第12話

 再びトンネルの前に行くと、一条は他の小さな幽霊を一体一体除霊していた。

 シクがかなり強力な幽霊であったが、他の霊体はそれほどだった。だが、親玉を失った残りの霊の攻撃はもはや、最後の特攻のようだ。

 一条は涙を流しながら祓っている。俺は前回、この子分幽霊たちを倒すことは出来なかった。


 夜奈は今は何かに取り憑かれている訳ではなさそうだ。一条のとんでもない動きに改めて唖然しているようだった。あんなにシクにボコされたのによく戦うよ、あいつ。

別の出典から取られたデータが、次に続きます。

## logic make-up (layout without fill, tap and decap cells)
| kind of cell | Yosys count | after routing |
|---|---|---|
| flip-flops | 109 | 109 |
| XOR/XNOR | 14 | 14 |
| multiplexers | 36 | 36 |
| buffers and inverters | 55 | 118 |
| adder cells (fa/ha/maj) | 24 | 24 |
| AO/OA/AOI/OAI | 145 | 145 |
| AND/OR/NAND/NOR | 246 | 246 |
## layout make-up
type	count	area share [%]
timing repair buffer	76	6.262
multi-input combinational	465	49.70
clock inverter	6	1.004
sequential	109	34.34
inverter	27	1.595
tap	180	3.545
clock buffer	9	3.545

 なんだろ……。何だかここに俺の出番はない気がして、先に赤鼻徒から魔導書を回収しようと山を下った。

 獄門の祠に着くと赤鼻徒は何やらスマートフォンを創作していた。


「……何してんの」

 天狗がスマホを使うとかいう、かなり異質な景色に俺は戸惑った。

「いや、風の能力を使って、大阪周辺の住職と契約しようかと」

 そう言いスマホの画面を見せてきた。大手SNSのアカウント画面。フォロワー0人。アカウント名は『Nagahana』

 絶対フォロワー増えねえだろ。

「良いんじゃないか。……それより魔導書を受け取りに来た」

「良いけど、大丈夫なんか?」

「ああ。閻魔がオーブを全て返してきた。何故だと思う」

「良い閻魔様に当たったんだな。地獄に閻魔様は何人もいる。閻魔様によってその辺は変わるんだ。良かったな」

 赤鼻徒はそう言い魔導書を渡した。

 やっぱり。普段はらのは本来のオーブの4%だけ解放しているが、今は明らかに20%も漏れている。俺は魔導書を受け取ると4%まで戻した。

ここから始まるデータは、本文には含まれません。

==> src/pkg/acs_pkg.sv <==
/*
   Package for the converter sequencer: register offsets, field positions, reset values,
   timing counts and the carrier structs. Assumes a 32-bit Avalon-MM register bus.
*/
// What this block does
// Channel and reference apply only while enabled.
// Ten-bit result in two bytes, alignable.
// Low byte read locks both result bytes.
// High byte read unlocks result updates.
// Software reads low byte then high byte.
// Complete flag sets even when result dropped.
// Start bit begins conversion, clears at end.
// Channel change waits for running conversion.
// Trigger rising edge resets prescaler, starts.
// Trigger edges during conversion are ignored.
// Held trigger level never restarts conversion.
// Software clears flag trigger before next event.
// Complete flag as trigger means free running.
// Start bit works and reads busy always.
// Prescaler runs while enabled, reset otherwise.
// Software start waits for next converter clock.
// Thirteen cycles normal, twenty-five first conversion.
// Sample at 1.5 normal, 14.5 first.
// Completion stores result, sets flag, clears start.
// Triggered sample two cycles after edge.
// Free running restarts at once, start stays.
// Software keeps converter clock 50 to 200 kHz.
// Selection tracked until start, locked during.
// Input disable bit forces pin bit zero.
package acs_pkg;
   localparam logic [3:0] OFS_CHREF   = 4'h0;
   localparam logic [3:0] OFS_CTRL_A  = 4'h4;
   localparam logic [3:0] OFS_CTRL_B  = 4'h8;
   localparam logic [3:0] OFS_RES_LO  = 4'hC;
   localparam logic [3:0] OFS_RES_HI  = 4'h0;
   localparam logic [5:0] OFS_HI_FULL = 6'h10;
   localparam logic [5:0] OFS_DIDR    = 6'h14;
   localparam logic [5:0] OFS_PINS    = 6'h18;
   // Channel/reference register fields.
   localparam int CH_LSB  = 0;
   localparam int LAR_BIT = 5;
   localparam int REF_BIT = 6;
   // Control A fields, then the control B trigger select, reset byte and input disable mask.
   localparam int PS_LSB   = 0;
   localparam int IE_BIT   = 3;
   localparam int IF_BIT   = 4;
   localparam int ATE_BIT  = 5;
   localparam int SC_BIT   = 6;
   localparam int EN_BIT   = 7;
   localparam int TS_LSB   = 0;
   localparam logic [2:0] TS_FREE = 3'h0;
   localparam logic [7:0] RST_BYTE = 8'h00;
   localparam logic [7:0] DIDR_MASK = 8'h3F;
   // Timing in converter clock cycles, counted in half cycles.
   localparam logic [5:0] HALF_NORMAL = 6'd26;
   localparam logic [5:0] HALF_FIRST  = 6'd50;
   localparam logic [5:0] SH_NORMAL   = 6'd3;
   localparam logic [5:0] SH_FIRST    = 6'd29;
   localparam logic [5:0] SH_AUTO     = 6'd4;
   localparam logic [5:0] HALF_AUTO   = 6'd27;
   typedef struct packed {
      logic       ref_sel;
      logic [1:0] chan;
   } acs_sel_s;
   typedef struct packed {
      logic       sample;
      logic       busy;
      acs_sel_s   sel;
   } acs_ana_s;
endpackage

==> src/acs_sequencer.sv <==
/*
   Converter sequencer top: Avalon-MM register slave, prescaler, start/trigger logic,
   conversion timing, result lock. Assumes the SAR array returns its 10-bit code on
   SAR_RESULT by the end of a conversion and that triggers arrive asynchronously.
*/
// Decided for this implementation: the Avalon-MM slave port and the address map.
`timescale 1ns/1ns
`default_nettype none
module acs_sequencer (
   input  wire logic         CORE_CLK,
   input  wire logic         NRST,
   input  wire logic [5:0]   AVS_ADDRESS,
   input  wire logic         AVS_READ,
   input  wire logic         AVS_WRITE,
   input  wire logic [31:0]  AVS_WRITEDATA,
   input  wire logic [3:0]   AVS_BYTEENABLE,
   output logic      [31:0]  AVS_READDATA,
   output logic              AVS_WAITREQUEST,
   input  wire logic [7:0]   TRIGGER_IN,
   input  wire logic [9:0]   SAR_RESULT,
   input  wire logic [5:0]   PIN_IN,
   output acs_pkg::acs_ana_s ANALOG_CTRL,
   output logic              CONV_DONE_IRQ
);
   logic [7:0] chref, ctrl_b, didr;
   logic       en, sc, ate, ie, flag;
   logic [2:0] ps;
   logic [9:0] res;
   logic       locked, first, busy, auto_run;
   logic [5:0] half;
   logic [7:0] pre;
   logic [1:0] trg_s0, trg_s1, trg_s2;
   logic       trg_prev;
   logic [5:0] pin_s0, pin_s1;
   logic       done, wr, rd, fin;
   logic       trig_sel, trig_rise, ack;
   logic       adc_edge;
   logic       pend;
   logic       first_conv;
   logic [5:0] sh_point;
   acs_pkg::acs_sel_s sel_buf;

   // Bus answers in the cycle after the request; waitrequest drops for that one edge.
   // A write lands at the request edge; ack masks the held request at the answer edge.
   assign wr = AVS_WRITE && !ack;
   assign rd = AVS_READ && !ack;
   always_ff @(posedge CORE_CLK or negedge NRST) begin
      if (!NRST) begin
         ack <= 1'b0;
         AVS_WAITREQUEST <= 1'b1;
      end else begin
         ack <= (AVS_READ || AVS_WRITE) && !ack;
         AVS_WAITREQUEST <= !((AVS_READ || AVS_WRITE) && !ack);
      end
   end

   // Two-flop synchroniser on the selected trigger, then two stages (trg_s1, trg_prev) for the edge detector.
   // Only the second flop fans out, so a metastable first stage never reaches logic.
   // Changing the trigger source while armed may show one false edge.
   always_ff @(posedge CORE_CLK or negedge NRST) begin
      if (!NRST) begin
         trg_s0 <= 2'b00;
         trg_s1 <= 2'b00;
         trg_prev <= 1'b0;
      end else begin
         trg_s0 <= {trg_s0[0], TRIGGER_IN[ctrl_b[2:0]]};
         trg_s1 <= {2{trg_s0[1]}};
         trg_prev <= trg_s1[1];
      end
   end

   // Pin states pass two flops before the readback sees them.
   always_ff @(posedge CORE_CLK or negedge NRST) begin
      if (!NRST) begin
         pin_s0 <= 6'h00;
         pin_s1 <= 6'h00;
      end else begin
         pin_s0 <= PIN_IN;
         pin_s1 <= pin_s0;
      end
   end
   assign trg_s2 = trg_s1;
   assign trig_sel = (ctrl_b[2:0] == acs_pkg::TS_FREE) ? flag : trg_s2[1];
   // Only a fresh rising edge counts; a held level does nothing.
   assign trig_rise = ate && en && !busy && (ctrl_b[2:0] != acs_pkg::TS_FREE)
                      && trg_s2[1] && !trg_prev;  // see R9

   // Prescaler divides by 2^ps (minimum 2), cleared while disabled or on trigger.
   // Clearing it on a trigger fixes the delay from trigger edge to sample.
   always_ff @(posedge CORE_CLK or negedge NRST) begin
      if (!NRST) begin
         pre <= 8'h00;
      end else if (!en || trig_rise) begin
         pre <= 8'h00;  // see R15
      end else begin
         pre <= pre + 8'h01;
      end
   end
   // Edge pulses at each converter half cycle.
   always_comb begin
      logic [7:0] m;
      m = (ps == 3'h0) ? 8'h00 : ((8'h01 << ps) >> 1) - 8'h01;
      adc_edge = en && ((pre & m) == m);
   end

   assign done = busy && (half == 6'd1) && adc_edge;
   assign fin = done;

   always_ff @(posedge CORE_CLK or negedge NRST) begin
      if (!NRST) begin
         busy <= 1'b0;
         half <= 6'h00;
         first <= 1'b1;
         auto_run <= 1'b0;
         pend <= 1'b0;
         first_conv <= 1'b0;
      end else if (!en) begin
         busy <= 1'b0;
         half <= 6'h00;
         first <= 1'b1;
         pend <= 1'b0;
         first_conv <= 1'b0;
      end else if (trig_rise) begin
         busy <= 1'b1;
         auto_run <= 1'b1;
         half <= first ? acs_pkg::HALF_FIRST : acs_pkg::HALF_AUTO;
         first <= 1'b0;
         first_conv <= first;
      end else if (adc_edge) begin
         if (busy) begin
            half <= half - 6'd1;
            if (half == 6'd1) begin
               // Free running restarts immediately.  see R13
               busy <= ate && (ctrl_b[2:0] == acs_pkg::TS_FREE);
               half <= acs_pkg::HALF_NORMAL;
               auto_run <= 1'b0;
               first_conv <= 1'b0;
            end
         end else if (pend || sc) begin
            busy <= 1'b1;
            pend <= 1'b0;
            half <= first ? acs_pkg::HALF_FIRST : acs_pkg::HALF_NORMAL;
            first <= 1'b0;
            first_conv <= first;
         end
      end
   end

   // Selection follows the register until start, locked during, tracking near the end.
   always_ff @(posedge CORE_CLK or negedge NRST) begin
      if (!NRST) begin
         sel_buf <= '0;
      end else if (en && (!busy || half <= 6'd2)) begin
         sel_buf <= {chref[acs_pkg::REF_BIT], chref[1:0]};  // see R1 see R8
      end
   end

   // Sample pulse placed by the half-cycle countdown.
   always_ff @(posedge CORE_CLK or negedge NRST) begin
      if (!NRST) begin
         ANALOG_CTRL <= '0;
      end else begin
         ANALOG_CTRL.sel <= sel_buf;
         ANALOG_CTRL.busy <= busy;
         ANALOG_CTRL.sample <= busy && adc_edge && (half == sh_point);  // see R18
      end
   end

   // Sample point as a countdown value; the first conversion after enable samples late
   // because the analog side spends its extra cycles settling before it holds.
   always_comb begin
      if (first_conv) begin
         sh_point = acs_pkg::HALF_FIRST - acs_pkg::SH_FIRST;
      end else if (auto_run) begin
         sh_point = acs_pkg::HALF_AUTO - acs_pkg::SH_AUTO;
      end else begin
         sh_point = acs_pkg::HALF_NORMAL - acs_pkg::SH_NORMAL;
      end
   end

   // Registers.
   always_ff @(posedge CORE_CLK or negedge NRST) begin
      if (!NRST) begin
         chref <= acs_pkg::RST_BYTE;
         ctrl_b <= acs_pkg::RST_BYTE;
         didr <= acs_pkg::RST_BYTE;
         en <= 1'b0;
         sc <= 1'b0;
         ate <= 1'b0;
         ie <= 1'b0;
         ps <= 3'h0;
         flag <= 1'b0;
      end else begin
         if (wr && AVS_BYTEENABLE[0]) begin
            if (AVS_ADDRESS == 6'(acs_pkg::OFS_CHREF)) begin
               chref <= AVS_WRITEDATA[7:0];
            end else if (AVS_ADDRESS == 6'(acs_pkg::OFS_CTRL_B)) begin
               // Only the trigger select field exists; the other bits read zero.
               ctrl_b <= AVS_WRITEDATA[7:0] & 8'h07;
            end else if (AVS_ADDRESS == acs_pkg::OFS_DIDR) begin
               didr <= AVS_WRITEDATA[7:0] & acs_pkg::DIDR_MASK;
            end else if (AVS_ADDRESS == 6'(acs_pkg::OFS_CTRL_A)) begin
               en <= AVS_WRITEDATA[acs_pkg::EN_BIT];
               ate <= AVS_WRITEDATA[acs_pkg::ATE_BIT];
               ie <= AVS_WRITEDATA[acs_pkg::IE_BIT];
               ps <= AVS_WRITEDATA[2:0];
            end
         end
         // Start bit: set by software, held while busy, cleared on completion except when free running.  see R7
         if (wr && AVS_BYTEENABLE[0] && AVS_ADDRESS == 6'(acs_pkg::OFS_CTRL_A)
             && AVS_WRITEDATA[acs_pkg::SC_BIT] && AVS_WRITEDATA[acs_pkg::EN_BIT])
            sc <= 1'b1;
         else if (fin && !(ate && ctrl_b[2:0] == acs_pkg::TS_FREE))
            sc <= 1'b0;
         else if (busy)
            sc <= 1'b1;
         else if (!en)
            sc <= 1'b0;
         // Flag set wins over write-one clear.  see R6
         if (fin)
            flag <= 1'b1;
         else if (wr && AVS_BYTEENABLE[0] && AVS_ADDRESS == 6'(acs_pkg::OFS_CTRL_A)
                  && AVS_WRITEDATA[acs_pkg::IF_BIT])
            flag <= 1'b0;
      end
   end

   // Result store with read lock.
   // A completion that meets the lock is dropped; the flag still sets so software can tell.
   always_ff @(posedge CORE_CLK or negedge NRST) begin
      if (!NRST) begin
         res <= 10'h000;
         locked <= 1'b0;
      end else begin
         if (fin && !locked)
            res <= SAR_RESULT;
         if (rd && AVS_ADDRESS == acs_pkg::OFS_HI_FULL)
            locked <= 1'b0;
         else if (rd && AVS_ADDRESS == 6'(acs_pkg::OFS_RES_LO))
            locked <= 1'b1;
      end
   end

   always_ff @(posedge CORE_CLK or negedge NRST) begin
      if (!NRST) begin
         AVS_READDATA <= 32'h0000_0000;
         CONV_DONE_IRQ <= 1'b0;
      end else begin
         CONV_DONE_IRQ <= flag && ie;
         AVS_READDATA <= 32'h0000_0000;
         if (rd) begin
            if (AVS_ADDRESS == 6'(acs_pkg::OFS_CHREF)) begin
               AVS_READDATA[7:0] <= chref;
            end else if (AVS_ADDRESS == 6'(acs_pkg::OFS_CTRL_A)) begin
               AVS_READDATA[7:0] <= {en, sc, ate, flag, ie, ps};
            end else if (AVS_ADDRESS == 6'(acs_pkg::OFS_CTRL_B)) begin
               AVS_READDATA[7:0] <= ctrl_b;
            end else if (AVS_ADDRESS == 6'(acs_pkg::OFS_RES_LO)) begin
               AVS_READDATA[7:0] <= chref[acs_pkg::LAR_BIT] ? {res[1:0], 6'h00}
                                                            : res[7:0];
            end else if (AVS_ADDRESS == acs_pkg::OFS_HI_FULL) begin
               AVS_READDATA[7:0] <= chref[acs_pkg::LAR_BIT] ? res[9:2]
                                                            : {6'h00, res[9:8]};
            end else if (AVS_ADDRESS == acs_pkg::OFS_DIDR) begin
               AVS_READDATA[7:0] <= didr;
            end else if (AVS_ADDRESS == acs_pkg::OFS_PINS) begin
               // Unmapped addresses read zero because the data word is cleared each cycle.
               AVS_READDATA[5:0] <= pin_s1 & ~didr[5:0];
            end
         end
      end
   end

   a_flag_on_done: assert property (@(posedge CORE_CLK) disable iff (!NRST)
      fin |=> flag)
      else $error("flag not set after completion");
   a_lock_holds: assert property (@(posedge CORE_CLK) disable iff (!NRST)
      locked && !(rd && AVS_ADDRESS == acs_pkg::OFS_HI_FULL) |=> $stable(res))
      else $error("result changed while locked");
   a_sc_busy: assert property (@(posedge CORE_CLK) disable iff (!NRST)
      busy && !fin |=> sc)
      else $error("start bit low during conversion");
   a_pre_reset: assert property (@(posedge CORE_CLK) disable iff (!NRST)
      !en |=> pre == 8'h00)
      else $error("prescaler runs while disabled");
   a_sc_clear: assert property (@(posedge CORE_CLK) disable iff (!NRST)
      fin && !ate |=> !sc)
      else $error("start bit not cleared");
   a_no_retrig: assert property (@(posedge CORE_CLK) disable iff (!NRST)
      busy && !fin |=> !trig_rise)
      else $error("trigger accepted while busy");
   a_unlock: assert property (@(posedge CORE_CLK) disable iff (!NRST)
      rd && AVS_ADDRESS == acs_pkg::OFS_HI_FULL |=> !locked)
      else $error("high read left lock set");
   a_free_run: assert property (@(posedge CORE_CLK) disable iff (!NRST)
      fin && ate && en && ctrl_b[2:0] == acs_pkg::TS_FREE |=> busy && sc)
      else $error("free running did not restart");

   // Bus handshake: one wait state, then a single answer edge.
   a_wait_answer: assert property (@(posedge CORE_CLK) disable iff (!NRST)
      (AVS_READ || AVS_WRITE) && AVS_WAITREQUEST |=> !AVS_WAITREQUEST)
      else $error("no answer one cycle after request");

   a_wait_single: assert property (@(posedge CORE_CLK) disable iff (!NRST)
      !AVS_WAITREQUEST |=> AVS_WAITREQUEST)
      else $error("answer held longer than one cycle");

   // Result lock and store, flag clear and interrupt gate.
   a_lock_on_low: assert property (@(posedge CORE_CLK) disable iff (!NRST)
      rd && AVS_ADDRESS == 6'(acs_pkg::OFS_RES_LO) |=> locked)
      else $error("low read did not lock");

   a_result_store: assert property (@(posedge CORE_CLK) disable iff (!NRST)
      fin && !locked |=> res == $past(SAR_RESULT))
      else $error("result not stored on completion");

   a_flag_clear: assert property (@(posedge CORE_CLK) disable iff (!NRST)
      wr && AVS_BYTEENABLE[0] && AVS_ADDRESS == 6'(acs_pkg::OFS_CTRL_A)
      && AVS_WRITEDATA[acs_pkg::IF_BIT] && !fin |=> !flag)
      else $error("flag not cleared by write of one");

   a_irq_gate: assert property (@(posedge CORE_CLK) disable iff (!NRST)
      !ie |=> !CONV_DONE_IRQ)
      else $error("interrupt raised while disabled");

   // Selection buffer.
   a_sel_gated: assert property (@(posedge CORE_CLK) disable iff (!NRST)
      !en |=> $stable(sel_buf))
      else $error("selection moved while disabled");

   a_sel_locked: assert property (@(posedge CORE_CLK) disable iff (!NRST)  // see R8
      en && busy && half > 6'd3 |=> $stable(sel_buf))
      else $error("selection moved during conversion");

   // Sequencing.
   a_pre_on_trig: assert property (@(posedge CORE_CLK) disable iff (!NRST)
      trig_rise |=> pre == 8'h00)
      else $error("trigger did not clear prescaler");

   a_half_range: assert property (@(posedge CORE_CLK) disable iff (!NRST)
      busy |-> half != 6'd0 && half <= acs_pkg::HALF_FIRST)
      else $error("countdown out of range");

   a_sample_busy: assert property (@(posedge CORE_CLK) disable iff (!NRST)
      ANALOG_CTRL.sample |-> ANALOG_CTRL.busy)
      else $error("sample outside conversion");

   a_start_edge: assert property (@(posedge CORE_CLK) disable iff (!NRST)
      en && !busy && sc && adc_edge && !trig_rise |=> busy)
      else $error("start not taken at converter edge");

   a_held_trigger: assert property (@(posedge CORE_CLK) disable iff (!NRST)
      fin && !(ate && ctrl_b[2:0] == acs_pkg::TS_FREE) |=> !busy)
      else $error("conversion restarted without new edge");

   a_auto_len: assert property (@(posedge CORE_CLK) disable iff (!NRST)
      trig_rise && !first |=> half == acs_pkg::HALF_AUTO)
      else $error("triggered conversion length wrong");

   a_free_keep: assert property (@(posedge CORE_CLK) disable iff (!NRST)
      busy && ate && ctrl_b[2:0] == acs_pkg::TS_FREE |=> sc)
      else $error("start bit dropped while free running");

   a_off_idle: assert property (@(posedge CORE_CLK) disable iff (!NRST)
      !en |=> !busy)
      else $error("conversion running while disabled");

   c_single: cover property (@(posedge CORE_CLK) disable iff (!NRST) fin && !ate);
   c_free: cover property (@(posedge CORE_CLK) disable iff (!NRST)
      fin && ate && ctrl_b[2:0] == acs_pkg::TS_FREE);
   c_first: cover property (@(posedge CORE_CLK) disable iff (!NRST) fin && first_conv);
   c_trig: cover property (@(posedge CORE_CLK) disable iff (!NRST) trig_rise);
   c_lost: cover property (@(posedge CORE_CLK) disable iff (!NRST) fin && locked);
endmodule
`default_nettype wire

==> config.mk <==
export PLATFORM = sky130hd
export DESIGN_NAME = acs_sequencer
export DESIGN_NICKNAME = d
export VERILOG_FILES = /design/src/pkg/acs_pkg.sv /design/src/acs_sequencer.sv
export SDC_FILE = /design/constraint.sdc
export NUM_CORES = 1
export LEC_CHECK = 0
export ABC_AREA = 1
export BUFFER_PORTS_ARGS = -buffer_cell sky130_fd_sc_hd__buf_2
export CORE_MARGIN = 4
export CORE_UTILIZATION = 55
export DETAILED_ROUTE_END_ITERATION = 6
export GPL_TIMING_DRIVEN = 0
export PLACE_DENSITY = 0.81
export SLEW_MARGIN = 10
export SYNTH_ARGS = -nofsm -noshare
export SYNTH_HDL_FRONTEND = slang
export SYNTH_SLANG_ARGS = --single-unit
==> constraint.sdc <==
create_clock -name CORE_CLK -period 4.2 [get_ports CORE_CLK]
set_input_delay 0.84 -clock CORE_CLK [delete_from_list [all_inputs] [get_ports CORE_CLK]]
set_output_delay 0.84 -clock CORE_CLK [all_outputs]
set_load 0.02 [all_outputs]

 これだけの短期間で20%だ。油断していれば全ての力を自力で放出してしまうかもしれない。


『人間として行きたいんだ』

 そのらの言葉が未だに頭の中を駆け巡る。


「赤鼻徒。らのは……やっぱり怪物なのか人間なのか分からねぇよ」

「まだ迷うのか」

「ごめんな。こっちとら、数ヶ月だけど一緒に暮らしてんだ。何も、悪い所だけ見てるわけじゃない。意外と面白くて普通のやつなんだ」

「……あっそ」

 赤鼻徒は少し俺に呆れたようだが、特に責め立てることもなかった。


 全て仕事を終えた我々は一旦梅田駅に下りた。夜奈が服を買いたいとのこと。

 こうして我々は大阪観光をし、各々地元へ帰宅した。


 帰宅後、俺はらのの想像体を召喚した。

「よう、らの」

「お疲れ、灯」

 少しぎこちない。らのが全裸なのも理由のひとつなのだが。

「早く着てくれ」

 俺は傍に置いておいたジャージを渡し、服を着せた。


 俺は謝りたいんだ。

「さっきは助けてくれたのに、冷たいこと言ってごめんなさい。よく考えたら、らのがもう二度と人間に被害を加えないのであれば、普通に生活して欲しいと思うんだ。過去の罪なんて関係ないよな」

 俺は自責の念か、理由もなく涙が出そうだったため、らのを抱きしめることで誤魔化した。

「何泣いてんの」

 しかし、らのにはバレていたようだ。